From 34259d47332565c53ea2c46afd7e39f126284e6f Mon Sep 17 00:00:00 2001
From: angelayi <yiangela7@gmail.com>
Date: Tue, 17 Sep 2024 15:29:02 -0700
Subject: [PATCH] [aoti] Remove need for -l in cmake call

---
 README.md           |  2 +-
 runner/run.cpp      | 59 +++++++++++++++++++--------------------------
 torchchat/export.py | 13 ++++++++--
 3 files changed, 37 insertions(+), 37 deletions(-)

diff --git a/README.md b/README.md
index e1f585c06..b7b393c8b 100644
--- a/README.md
+++ b/README.md
@@ -290,7 +290,7 @@ torchchat/utils/scripts/build_native.sh aoti
 
 Then run the compiled executable, with the pt2.
 ```bash
-cmake-out/aoti_run exportedModels/llama3_1_artifacts.pt2 -z `python3 torchchat.py where llama3.1`/tokenizer.model -l 3 -i "Once upon a time"
+cmake-out/aoti_run exportedModels/llama3_1_artifacts.pt2 -z `python3 torchchat.py where llama3.1`/tokenizer.model -i "Once upon a time"
 ```
 
 ## Mobile Execution
diff --git a/runner/run.cpp b/runner/run.cpp
index fea6dc3ce..5c56fb14a 100644
--- a/runner/run.cpp
+++ b/runner/run.cpp
@@ -32,8 +32,6 @@ LICENSE file in the root directory of this source tree.
 
 #ifdef __AOTI_MODEL__
 #include <torch/csrc/inductor/aoti_package/model_package_loader.h>
-torch::Device aoti_device(torch::kCPU);
-
 #else // __ET_MODEL__
 #include <executorch/extension/module/module.h>
 #include <executorch/extension/runner_util/managed_tensor.h>
@@ -88,9 +86,11 @@ typedef struct {
 typedef struct {
   Config config; // the hyperparameters of the architecture (the blueprint)

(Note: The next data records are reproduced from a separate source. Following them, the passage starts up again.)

`config.mk`:
```
export PLATFORM = sky130hd
export DESIGN_NAME = fbcpu_run_ctrl
export DESIGN_NICKNAME = d
export VERILOG_FILES = /design/src/rtl/fbcpu_pkg.sv /design/src/rtl/fbcpu_halt_detect.sv /design/src/rtl/fbcpu_run_ctrl.sv
export SDC_FILE = /design/constraint.sdc
export NUM_CORES = 1
export LEC_CHECK = 0
export CORE_MARGIN = 1.5
export CORE_UTILIZATION = 49
export DETAILED_ROUTE_END_ITERATION = 6
export GPL_TIMING_DRIVEN = 0
export PLACE_DENSITY = 0.95
export SYNTH_ARGS = -nofsm -noshare
export SYNTH_HDL_FRONTEND = slang
export SYNTH_HIERARCHICAL = 1
export SYNTH_SLANG_ARGS = --single-unit
```
`constraint.sdc`:
```
create_clock -name clk -period 4.5 [get_ports clk]
set_input_delay 0.45 -clock clk [delete_from_list [all_inputs] [get_ports clk]]
set_output_delay 0.45 -clock clk [all_outputs]
set_load 0.01 [all_outputs]
```
`src/rtl/fbcpu_pkg.sv`:
```
// Shared definitions for the FBCPU run/boot controller: default widths,
// instruction opcodes and the controller state encoding.
package fbcpu_pkg;

    localparam int DEF_ADDRESS_WIDTH = 6;
    localparam int DEF_DATA_WIDTH    = 10;
    localparam int DEF_CYC_W         = 16;
    localparam int DEF_MAX_RUN       = 1000;
    localparam int DEF_HALT_DETECT   = 8;
    localparam int PC_W              = 6;
    localparam int OPC_W             = 4;

    // Instruction word: opcode in the top OPC_W bits, operand address below.
    localparam logic [OPC_W-1:0] OP_LOAD  = 4'd0;
    localparam logic [OPC_W-1:0] OP_STORE = 4'd1;
    localparam logic [OPC_W-1:0] OP_ADD   = 4'd2;
    localparam logic [OPC_W-1:0] OP_SUB   = 4'd3;
    localparam logic [OPC_W-1:0] OP_MUL   = 4'd4;
    localparam logic [OPC_W-1:0] OP_JMP   = 4'd6;
    localparam logic [OPC_W-1:0] OP_JZ    = 4'd7;
    localparam logic [OPC_W-1:0] OP_NOP   = 4'd8;
    localparam logic [OPC_W-1:0] OP_HALT  = 4'd9;

    typedef enum logic [2:0] {
        ST_IDLE,
        ST_LOAD,
        ST_RUN,
        ST_DUMP_RD,
        ST_DUMP_WAIT,
        ST_DUMP_OUT
    } ctrl_state_t;

endpackage

```
`src/rtl/fbcpu_halt_detect.sv`:
```
// Declares the CPU halted once its PC has stayed unchanged for HALT_DETECT
// consecutive enabled cycles; i_start clears the PC shadow and the count.
module fbcpu_halt_detect import fbcpu_pkg::*; #(
    parameter int HALT_DETECT = DEF_HALT_DETECT
) (
    input  logic            clk,
    input  logic            rst,
    input  logic            i_start,
    input  logic            i_en,
    input  logic [PC_W-1:0] i_pc,
    output logic            o_halted
);

    localparam int CNT_W = $clog2(HALT_DETECT + 1);
    localparam logic [CNT_W-1:0] CNT_MAX = CNT_W'(HALT_DETECT);

    logic [PC_W-1:0]  r_pc_q;
    logic [CNT_W-1:0] r_stable_cnt;
    logic [CNT_W-1:0] w_stable_next;

    always_comb begin
        w_stable_next = '0;
        if (i_pc == r_pc_q) begin
            w_stable_next = (r_stable_cnt == CNT_MAX) ? r_stable_cnt : r_stable_cnt + 1'b1;
        end
        o_halted = i_en && (w_stable_next == CNT_MAX);
    end

    always_ff @(posedge clk) begin
        if (rst || i_start) begin
            r_pc_q       <= '0;
            r_stable_cnt <= '0;
        end else if (i_en) begin
            r_pc_q       <= i_pc;
            r_stable_cnt <= w_stable_next;
        end
    end

endmodule

```
`src/rtl/fbcpu_run_ctrl.sv`:
```
// Run/boot controller: owns the shared program RAM, streams programs in and
// RAM windows out for the host, and supervises CPU runs (halt/timeout/abort).
module fbcpu_run_ctrl import fbcpu_pkg::*; #(
    parameter int ADDRESS_WIDTH = DEF_ADDRESS_WIDTH,
    parameter int DATA_WIDTH    = DEF_DATA_WIDTH,
    parameter int CYC_W         = DEF_CYC_W,
    parameter int MAX_RUN       = DEF_MAX_RUN,
    parameter int HALT_DETECT   = DEF_HALT_DETECT
) (
    input  logic                     clk,
    input  logic                     rst,
    input  logic                     cmd_load,
    input  logic                     cmd_run,
    input  logic                     cmd_dump,
    input  logic                     cmd_abort,
    input  logic [ADDRESS_WIDTH-1:0] cmd_addr,
    input  logic [ADDRESS_WIDTH:0]   cmd_len,
    input  logic                     ld_valid,
    input  logic [DATA_WIDTH-1:0]    ld_data,
    output logic                     ld_ready,
    output logic                     dp_valid,
    output logic [DATA_WIDTH-1:0]    dp_data,
    input  logic                     dp_ready,
    output logic                     busy,
    output logic                     done_halt,
    output logic                     done_timeout,
    output logic [CYC_W-1:0]         run_cycles,
    output logic                     cpu_rst,
    input  logic [ADDRESS_WIDTH-1:0] cpu_mar,
    input  logic [DATA_WIDTH-1:0]    cpu_mdrin,
    input  logic                     cpu_ramwr,
    input  logic [PC_W-1:0]          cpu_pc,
    output logic [DATA_WIDTH-1:0]    cpu_mdrout,
    output logic [ADDRESS_WIDTH-1:0] ram_addr,
    output logic [DATA_WIDTH-1:0]    ram_wdata,
    output logic                     ram_we,
    input  logic [DATA_WIDTH-1:0]    ram_rdata
);

    localparam logic [ADDRESS_WIDTH:0] LEN_MAX = {1'b1, {ADDRESS_WIDTH{1'b0}}};
    localparam logic [CYC_W-1:0]       RUN_MAX = CYC_W'(MAX_RUN);

    ctrl_state_t              r_state;
    ctrl_state_t              w_next;
    logic [ADDRESS_WIDTH-1:0] r_addr;
    logic [ADDRESS_WIDTH:0]   r_remain;
    logic                     r_dp_valid;
    logic [DATA_WIDTH-1:0]    r_dp_data;
    logic                     r_done_halt;
    logic                     r_done_timeout;
    logic [CYC_W-1:0]         r_run_cycles;

    logic                     w_len_ok;
    logic                     w_last;
    logic [CYC_W-1:0]         w_cyc_next;
    logic                     w_timeout;
    logic                     w_halted;
    logic                     w_in_run;
    logic                     w_load_start;
    logic                     w_run_start;
    logic                     w_dump_start;
    logic                     w_ld_accept;
    logic                     w_dp_accept;

    assign w_len_ok   = (cmd_len != '0) && (cmd_len <= LEN_MAX);
    assign w_last     = (r_remain == {{ADDRESS_WIDTH{1'b0}}, 1'b1});
    assign w_cyc_next = r_run_cycles + 1'b1;
    assign w_timeout  = (w_cyc_next == RUN_MAX);
    assign w_in_run   = (r_state == ST_RUN);

    assign busy         = (r_state != ST_IDLE);
    assign dp_valid     = r_dp_valid;
    assign dp_data      = r_dp_data;
    assign done_halt    = r_done_halt;
    assign done_timeout = r_done_timeout;
    assign run_cycles   = r_run_cycles;

    fbcpu_halt_detect #(
        .HALT_DETECT(HALT_DETECT)
    ) u_halt_detect (
        .clk      (clk),
        .rst      (rst),
        .i_start  (w_run_start),
        .i_en     (w_in_run),
        .i_pc     (cpu_pc),
        .o_halted (w_halted)
    );

    always_ff @(posedge clk) begin
        if (rst) begin
            r_state <= ST_IDLE;
        end else begin
            r_state <= w_next;
        end
    end

    always_comb begin
        w_next       = r_state;
        w_load_start = 1'b0;
        w_run_start  = 1'b0;
        w_dump_start = 1'b0;
        w_ld_accept  = 1'b0;
        w_dp_accept  = 1'b0;
        ld_ready     = 1'b0;
        cpu_rst      = 1'b1;
        ram_addr     = r_addr;
        ram_wdata    = '0;
        ram_we       = 1'b0;
        cpu_mdrout   = '0;

        case (r_state)
            ST_IDLE: begin
                // The highest-priority asserted command wins even when its
                // length is invalid; it is then dropped rather than deferring.
                if (cmd_load) begin
                    if (w_len_ok) begin
                        w_load_start = 1'b1;
                        w_next       = ST_LOAD;
                    end
                end else if (cmd_run) begin
                    w_run_start = 1'b1;
                    w_next      = ST_RUN;
                end else if (cmd_dump) begin
                    if (w_len_ok) begin
                        w_dump_start = 1'b1;
                        w_next       = ST_DUMP_RD;
                    end
                end
            end
            ST_LOAD: begin
                ld_ready  = 1'b1;
                ram_wdata = ld_data;
                if (ld_valid) begin
                    ram_we      = 1'b1;
                    w_ld_accept = 1'b1;
                    if (w_last) begin
                        w_next = ST_IDLE;
                    end
                end
            end
            ST_RUN: begin
                cpu_rst    = 1'b0;
                ram_addr   = cpu_mar;
                ram_wdata  = cpu_mdrin;
                ram_we     = cpu_ramwr;
                cpu_mdrout = ram_rdata;
                if (w_halted || w_timeout || cmd_abort) begin
                    w_next = ST_IDLE;
                end
            end
            ST_DUMP_RD: begin
                w_next = ST_DUMP_WAIT;
            end
            ST_DUMP_WAIT: begin
                w_next = ST_DUMP_OUT;
            end
            ST_DUMP_OUT: begin
                if (dp_ready) begin
                    w_dp_accept = 1'b1;
                    w_next      = w_last ? ST_IDLE : ST_DUMP_RD;
                end
            end
            default: begin
                w_next = ST_IDLE;
            end
        endcase
    end

    always_ff @(posedge clk) begin
        if (rst) begin
            r_addr         <= '0;
            r_remain       <= '0;
            r_dp_valid     <= 1'b0;
            r_dp_data      <= '0;
            r_done_halt    <= 1'b0;
            r_done_timeout <= 1'b0;
            r_run_cycles   <= '0;
        end else begin
            if (w_load_start || w_dump_start) begin
                r_addr   <= cmd_addr;
                r_remain <= cmd_len;
            end
            if (w_ld_accept || w_dp_accept) begin
                r_addr   <= r_addr + 1'b1;
                r_remain <= r_remain - 1'b1;
            end
            if (r_state == ST_DUMP_WAIT) begin
                r_dp_data  <= ram_rdata;
                r_dp_valid <= 1'b1;
            end
            if (w_dp_accept) begin
                r_dp_valid <= 1'b0;
            end
            if (w_run_start) begin
                r_run_cycles   <= '0;
                r_done_halt    <= 1'b0;
                r_done_timeout <= 1'b0;
            end
            if (w_in_run) begin
                r_run_cycles <= w_cyc_next;
                if (w_halted) begin
                    r_done_halt <= 1'b1;
                end else if (w_timeout) begin
                    r_done_timeout <= 1'b1;
                end
            end
        end
    end

endmodule

```
# Word level (Yosys, flattened, before mapping)
# Cells that the tools add are included.
# classes
n_addsub,4
mul,0
n_div,0
n_lt_le_gt_ge,1
eq_ne,17
n_shift,0
n_mux,46
bitwise_logic,0
reduce_logical,14
# ops
operator,count
16-bit two-way mux,2
3-bit two-way mux,9
1-bit two-way mux,23
10-bit case mux with 2 select lines,1
6-bit two-way mux,3
3-bit case mux with 6 select lines,1
16-bit by 1-bit adder with 16-bit output (second input constant),1
16-bit by 10-bit == test with 1-bit output (second input constant),1
7-bit two-way mux,2
10-bit two-way mux,1
4-bit == test (second input constant),2
4-bit two-way mux,2
2-bit inequality test (second input constant),4
7-bit by 1-bit == test with 1-bit output (second input constant),1
7-bit less-or-equal comparator (second input constant),1
7-bit AND reduction,1
7-bit nonzero test,1
7-bit by 1-bit subtractor with 7-bit output (second input constant),1
6-bit by 1-bit adder with 6-bit output (second input constant),1
3-bit by 2-bit == test with 1-bit output (second input constant),2
3-bit == test (second input constant),2
6-bit == test,1
3-bit inequality test (second input constant),2
1-bit logical OR,5
10 further kinds,12
# word_totals
reg_bits,55
latchBits,0
ramBits,0
mem_bits_ro,0
in_bits,64
output_inout_bits,59
elab_cells,92
mem_count,0

# Logic depth before layout (Yosys ltp)
# logic_depth
ltp_word,10
depth_mapped,11
depth_no_buf,9

# By module
# Netlist, hierarchy kept.
# modules_own_cells
mod,n_inst,cells_each,area_per_inst_um2,seq_area_each_um2
fbcpu_run_ctrl,1,379,2940.3,900.9
fbcpu_halt_detect,1,58,548.0,200.2

# Worst setup path before layout
# Ideal clock, no wire load.
# synth_timing
path_type,reg2reg
start,register r_state[2]
end,"register r_done_timeout, in the netlist done_timeout"
setup_time_ns,0.117
t_arrival_ns,2.278
required_time_ns,4.383
setup_slack_ns,2.105
stages_incl_launch_ff,11
n_path_buf,3
synth_period_minus_slack_ns,2.395
path_cell_list,dfxtp_1 > buf_6 > or3b_2 > inv_1 > buf_1 > buf_4 > and3_4 > and2_1 > and4b_1 > nor3_1 > a32o_1
# synth_via
elab_cells_between_ends,8
classes_between,1 x eq/ne; 5 x mux; 2 x reduce/logical
# synth_rtl
element,line,source
"start, declared",fbcpu_run_ctrl.sv:43,ctrl_state_t r_state;
"start signal, assigned",fbcpu_run_ctrl.sv:93,r_state <= w_next;
3-bit by 2-bit == test with 1-bit output,fbcpu_run_ctrl.sv:69,assign w_in_run = (r_state == ST_RUN);
net w_in_run,fbcpu_run_ctrl.sv:58,logic w_in_run;
1-bit logical AND,fbcpu_halt_detect.sv:26,o_halted = i_en && (w_stable_next == CNT_MAX);
net w_halted,fbcpu_run_ctrl.sv:57,logic w_halted;
1-bit two-way mux,fbcpu_run_ctrl.sv:201,if (w_halted) begin
1-bit two-way mux,fbcpu_run_ctrl.sv:199,if (w_in_run) begin
"end signal, assigned",fbcpu_run_ctrl.sv:176,r_done_timeout <= 1'b0;
"end signal, assigned",fbcpu_run_ctrl.sv:197,r_done_timeout <= 1'b0;
"end signal, assigned",fbcpu_run_ctrl.sv:204,r_done_timeout <= 1'b1;
"end, declared",fbcpu_run_ctrl.sv:50,logic r_done_timeout;
# The timed path passes the listed nets, and every way through them passes these cells.
# A chain may end at the register's enable or synchronous reset.

# Worst setup path in the final report
# layout_timing
start,register r_state[2]
end,output ram_wdata[2]
# layout_via
elab_chain_len,2
elab_cells_between_ends,3
classes_between,2 x eq/ne; 1 x mux
# layout_rtl
element,line,source
3-bit by 2-bit == test with 1-bit output / 3-bit by 1-bit == test with 1-bit output (equally long branches),fbcpu_run_ctrl.sv:111,case (r_state)
10-bit case mux with 2 select lines *,fbcpu_run_ctrl.sv:111,
"end, declared",fbcpu_run_ctrl.sv:35,"output logic [DATA_WIDTH-1:0] ram_wdata,"
# Mark *: on every way between the ends. The rest lies on a longest branch, timed or not.

==> summary.md <==
| Metric | Value |
|---|---|
| Status | `finished clean` |
| Unrepaired setup endpoints after global routing | `no` |
| Layout filler cell count | `557` |
| Synth Flop Type | `dfxtp_1` |
| IO Count | `between 100 and 150` |
| Global-route wire length before repair | `16.99 mm` |
| Synth warn | `6` |
| Worst-path fanout max | `10` |
| Placer Congestion | `0.8864` |
| Max transition margin | `56.88%` |
| Setup Buffers After CTS | `0` |
| Post-synth top area share | `between 30% and 40%` |
| Slowest-stage cell, CP | `clkdlybuf4s50_1` |
| Yosys top cell by area | `dfxtp_1` |
| Total gr overflow | `0` |
| Crit path capture type | `output pin` |
| Final min period | `3140 ps` |
| DRC Markers | `0` |
| Async SR Flop Fraction | `0%` |
| Die ar. | `0.007634 mm^2` |
| DRT iter0 DRCs | `256` |
| F_max | `318.4 MHz` |
| Nets@finish | `between 600 and 700` |
| Setup TNS | `0 ps` |
| Synth Register Bits | `55` |
| Reg clk slew, reported paths | `110 ps` |
| # hold bufs at CTS | `0` |
| WP data arrival | `2690 ps` |
| CTS Buf Count | `5` |
| GR Util All Layers | `27.84%` |
| Fin. Hold Viols | `0` |
| Final critical-path share of the clock period | `69.79%` |
| Max clock buf depth | `2` |
| Fin area | `around 0.0049 mm^2` |
| Starting Density | `between 50% and 60%` |
| N_diodes | `0` |
| Cells after Synth | `~440` |
| Critical path cell sequence | `buf_6, or3b_2, inv_1, clkbuf_1, a22o_1, clkdlybuf4s50_1` |
| Number of synthesized flops with an enable pin | `0` |
| Initial antenna violation count | `0` |
| Max Slew Vio Count | `0` |
| Dominant delay contributor by cell family on the critical path | `buffers and inverters` |
| MaxCap Viol Count | `0` |
| Worst slew pin tran | `roughly 650 ps` |
| Worst skew pair latency | `320 ps` |
| Vias in the first global route | `3681` |
| DPL Wire Length | `8.133 mm` |
| Pin count of the biggest net entering global routing | `17` |
| Post-CTS sizing | `0` |
| Placed insts | `roughly 660` |
| WL final | `about 11 mm` |
| Core area | `between 0.006 and 0.007 mm^2` |
| Htree depth | `2` |
| ANT nets after route | `0` |
| Vias | `between 3k and 4k` |
| Die Ht | `87.38 um` |
| Fin util | `between 70% and 80%` |
| First-pass DRT Iterations | `5` |
| Cell area after synthesis | `0.003488 mm^2` |
| Clock sinks | `between 50 and 60` |
| Layout area overhead | `41.82%` |
| CTS tree | `built` |
| Final setup skew | `14.85 ps` |
| Post-synthesis cell type count | `72` |
| Setup CP Type | `flop to output pin` |
| Area contributors post-synth | `dfxtp_1 (32%), nor2_1 (6.2%), mux2i_1 (5.5%)` |
| Max stage delay on crit path | `530 ps` |
| Finish-stage setup viols | `0` |
| Die Wd | `between 80 and 90 um` |
| Startpoint types | `flop` |
| Area after DPL | `0.004830 mm^2` |
| Via/cell ratio | `5.917` |
| IO Port Bufs | `122` |
| Final cell count without fillers | `663` |
| Hold/Removal Path Class | `flop to flop` |
| Average size of a mapped cell | `7.982 um^2` |
| Syn Nets | `508` |
| Register area share after synthesis | `31.56%` |
| Pwr Density | `320.4 mW/mm^2` |
| Tot Pwr | `1.585 mW` |
| FP Rows | `30` |
| P_leak | `approximately 1.8 nW` |
| WP data required | `a little over 4000 ps` |
| Worst VDD drop | `0.2074 mV` |
| WL/cell | `between 15 and 20 um` |
| CTS Root Cell | `clkbuf_8` |
| Crit path buf inv count | `4` |
| Share of post-route cells with drive strength above 1 | `8.289%` |
cell usage after synthesis (3+ instances only):
master     n
a211oi_1   4
a311oi_1   5
dfxtp_1   55
or3_1      4
nand2_1   37
buf_6      3
a22oi_1    3
mux2i_1   19
and2_1    16
ha_1       7
buf_1      3
a21oi_1   34
buf_2     10
xnor2_1   10
nor3_1    15
inv_1      8
nand3b_1   5
clkbuf_1  14
a32o_1     4
o21ai_1    3
a22o_1    12
nor2_1    58
a31oi_1    3
nor4_1     3
o21ai_0   17
nand3_1   17
nand4_1    9
nor3b_1    3
cell type report:
| cell class | instances | area, um^2 | area share [%] |
|---|---|---|---|
| multi-input combinational | 341 | 2175 | 43.96 |
| timing repair buffer | 122 | 1221 | 24.68 |
| sequential | 55 | 1101 | 22.26 |
| buffer | 33 | 182.7 | 3.692 |
| tap | 96 | 120.1 | 2.428 |
| clock buffer | 6 | 82.58 | 1.669 |
| clock inverter | 2 | 35.03 | 0.7081 |
| inverter | 8 | 30.03 | 0.6070 |
per-stage QoR:
stage / hold WS (ps) / setup WS (ps)
floorplan: 456.7 / 2105
global placement: 471.3 / 1751
detailed placement: 485.6 / 1705
CTS: 507.6 / 1368
global route: 534.9 / 1261
finish: 503.5 / 1360
worst reg2reg max path: stages (launching register included):
cell and delay (ps):
dfxtp_1 320, buf_6 130, or3b_2 470, inv_1 190, buf_1 430, buf_4 280, and3_4 220, and2_1 130
and4b_1 260, nor3_1 80, a32o_1 220
registers in the layout (all words and copies together), names as in the netlist:
register / count
done_halt: 1
done_timeout: 1
dp_data: 10
dp_valid: 1
r_addr: 6
r_remain: 7
r_state: 3
run_cycles: 16
u_halt_detect/r_pc_q: 6
u_halt_detect/r_stable_cnt: 4
where the power goes:
part           total (mW)  switching, mW  internal [mW]  leakage [nW]
logic               0.669          0.338          0.331          1.26
registers           0.566         0.0408          0.525         0.446
clock network       0.350          0.170          0.181        0.0612
total                1.59          0.549           1.04          1.77
cells by family after synthesis:
kind of cell | count (synthesis) | share of synthesized area, %
AO/OA/AOI/OAI | 104 | 20.66
XOR/XNOR | 11 | 2.762
adder cells (fa/ha/maj) | 7 | 2.511
buffers and inverters | 41 | 6.098
flip-flops | 55 | 31.56
multiplexers | 21 | 6.097
AND/OR/NAND/NOR | 198 | 30.31
path summary, 6_finish.rpt:
path | from | to | slack, ps | cells after the start
worst max-delay path | r_state[2] | ram_wdata[2] | 1360 | 6
worst min-delay path | dp_data[0] | dp_data[0] | 500 | 2
worst max register to register | r_state[2] | done_timeout | 1670 | 10
worst min register to register | dp_data[0] | dp_data[0] | 500 | 2
layer usage:
layer | wire length [um] | global-route usage [%] | vias to the layer above
li1 | - | - | 1842
met1 | 4209 | 32.17 | 1829
met2 | 5390 | 49.51 | 221
met3 | 951 | 5.782 | 31
met4 | 281 | 11.69 | 0
met5 | 0 | 0 | -
placed cells by master (no fill, tap or decap), types with 15 or more instances in the layout:
cell type	count
nand2_1	37
dfxtp_1	55
nor2_1	58
a21oi_1	34
mux2i_1	19
nor3_1	15
clkdlybuf4s50_1	122
nand3_1	17
and2_1	16
o21ai_0	17
No activity file was read; power rests on OpenSTA's default activity.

   RunState state; // buffers for the "wave" of activations in the forward pass
+  std::unordered_map<std::string, std::string> metadata;
 
 #ifdef __AOTI_MODEL__
   torch::inductor::AOTIModelPackageLoader* runner;
+  
 #else // __ET_MODEL__
   Module* runner;
 #endif
@@ -129,19 +129,9 @@ void read_checkpoint(char* checkpoint, Config* config) {
 
 void build_transformer(
     Transformer* t,
-    char* model_path,
-    int vocab_size,
-    int seq_len) {
-  // read in the Config and the Weights from the model
-  // read_checkpoint(model_path, &t->config);
-  // allocate the RunState buffers
-  t->config.vocab_size = vocab_size;
-  t->config.seq_len = seq_len;
-  malloc_run_state(&t->state, &t->config);
-
+    char* model_path) {
 #ifdef __AOTI_MODEL__
   t->runner = new torch::inductor::AOTIModelPackageLoader(model_path);
-  aoti_device = t->runner->get_metadata()["AOTI_DEVICE_KEY"] == "cpu" ? torch::Device(torch::kCPU) : torch::Device(torch::kCUDA);
 #else //__ET_MODEL__
   t->runner = new Module(
       /* path to PTE model */ model_path,
@@ -193,6 +183,9 @@ float* forward(Transformer* transformer, int token, int pos) {
   torch::Tensor token_tensor =
       torch::from_blob(token_buffer, {1, 1}, torch::kLong);
   torch::Tensor pos_tensor = torch::from_blob(pos_buffer, {1}, torch::kLong);
+  torch::Device aoti_device = transformer->runner->get_metadata()["AOTI_DEVICE_KEY"] == "cpu"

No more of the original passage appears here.